[DATA UNDER STUDY — start]
$ cat src/byte_to_word_conv.sv
// First byte lands in lane 0; a partial word is held until four bytes have arrived
`timescale 1ns/1ns

module byte_to_word_conv (
  input  logic                clk_i,
  input  logic                rst_ni,
  i2c_byte_lane_if.pack       lane_i,
  output logic                word_valid_o,
  output tti_pkg::tti_word_t  word_data_o,
  input  logic                word_ready_i
);
  import tti_pkg::*;

  localparam byte_idx_t LastLane = byte_idx_t'(BytesPerWord - 1);

  tti_word_t word_q;
  byte_idx_t lane_q;
  logic      full_q;

  logic      byte_fire;
  logic      word_fire;

  assign word_fire = full_q & word_ready_i;

  // Room for a byte unless full and stalled
  assign lane_i.tx_ready = ~full_q | word_ready_i;
  assign byte_fire       = lane_i.tx_valid & lane_i.tx_ready;

  assign word_valid_o = full_q;
  assign word_data_o  = word_q;

  // Lane counter wraps to 0 as the word fills
  always_ff @(posedge clk_i or negedge rst_ni) begin
    if (!rst_ni) begin
      full_q <= 1'b0;
      lane_q <= '0;
    end else begin
      if (byte_fire) begin
        lane_q <= lane_q + 1'b1;
      end
      if (byte_fire && (lane_q == LastLane)) begin
        full_q <= 1'b1;
      end else if (word_fire) begin
        full_q <= 1'b0;
      end
    end
  end

  // Lane 0 may be overwritten in the cycle the full word leaves
  always_ff @(posedge clk_i) begin
    if (byte_fire) begin
      word_q[lane_q * $bits(tti_byte_t) +: $bits(tti_byte_t)] <= lane_i.tx_data;
    end
  end

endmodule

$ cat src/word_to_byte_conv.sv
// Sends lane 0 first; no flush, a started word always drains all four bytes
`timescale 1ns/1ns

module word_to_byte_conv (
  input  logic                clk_i,
  input  logic                rst_ni,
  input  logic                word_valid_i,
  input  tti_pkg::tti_word_t  word_data_i,
  output logic                word_ready_o,
  i2c_byte_lane_if.ser        lane_o
);
  import tti_pkg::*;

  localparam byte_idx_t LastLane = byte_idx_t'(BytesPerWord - 1);

  tti_word_t word_q;
  byte_idx_t lane_q;
  logic      busy_q;

  logic      byte_fire;
  logic      last_byte;
  logic      word_fire;

  assign byte_fire = busy_q & lane_o.rx_ready;
  assign last_byte = (lane_q == LastLane);

  // Next word may enter while the last byte leaves
  assign word_ready_o = ~busy_q | (byte_fire & last_byte);
  assign word_fire    = word_valid_i & word_ready_o;

  assign lane_o.rx_valid = busy_q;
  assign lane_o.rx_data  = word_q[lane_q * $bits(tti_byte_t) +: $bits(tti_byte_t)];

  always_ff @(posedge clk_i or negedge rst_ni) begin
    if (!rst_ni) begin
      busy_q <= 1'b0;
      lane_q <= '0;
    end else begin
      if (word_fire) begin
        busy_q <= 1'b1;
        lane_q <= '0;
      end else if (byte_fire && last_byte) begin
        busy_q <= 1'b0;
        lane_q <= '0;
      end else if (byte_fire) begin
        lane_q <= lane_q + 1'b1;
      end
    end
  end

  // Word buffer
  always_ff @(posedge clk_i) begin
    if (word_fire) begin
      word_q <= word_data_i;
    end
  end

endmodule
[DATA UNDER STUDY — finish]
Lines with the string "bits": pick each one out of the material and return it.

WRITTEN ANSWER:
      word_q[lane_q * $bits(tti_byte_t) +: $bits(tti_byte_t)] <= lane_i.tx_data;
  assign lane_o.rx_data  = word_q[lane_q * $bits(tti_byte_t) +: $bits(tti_byte_t)];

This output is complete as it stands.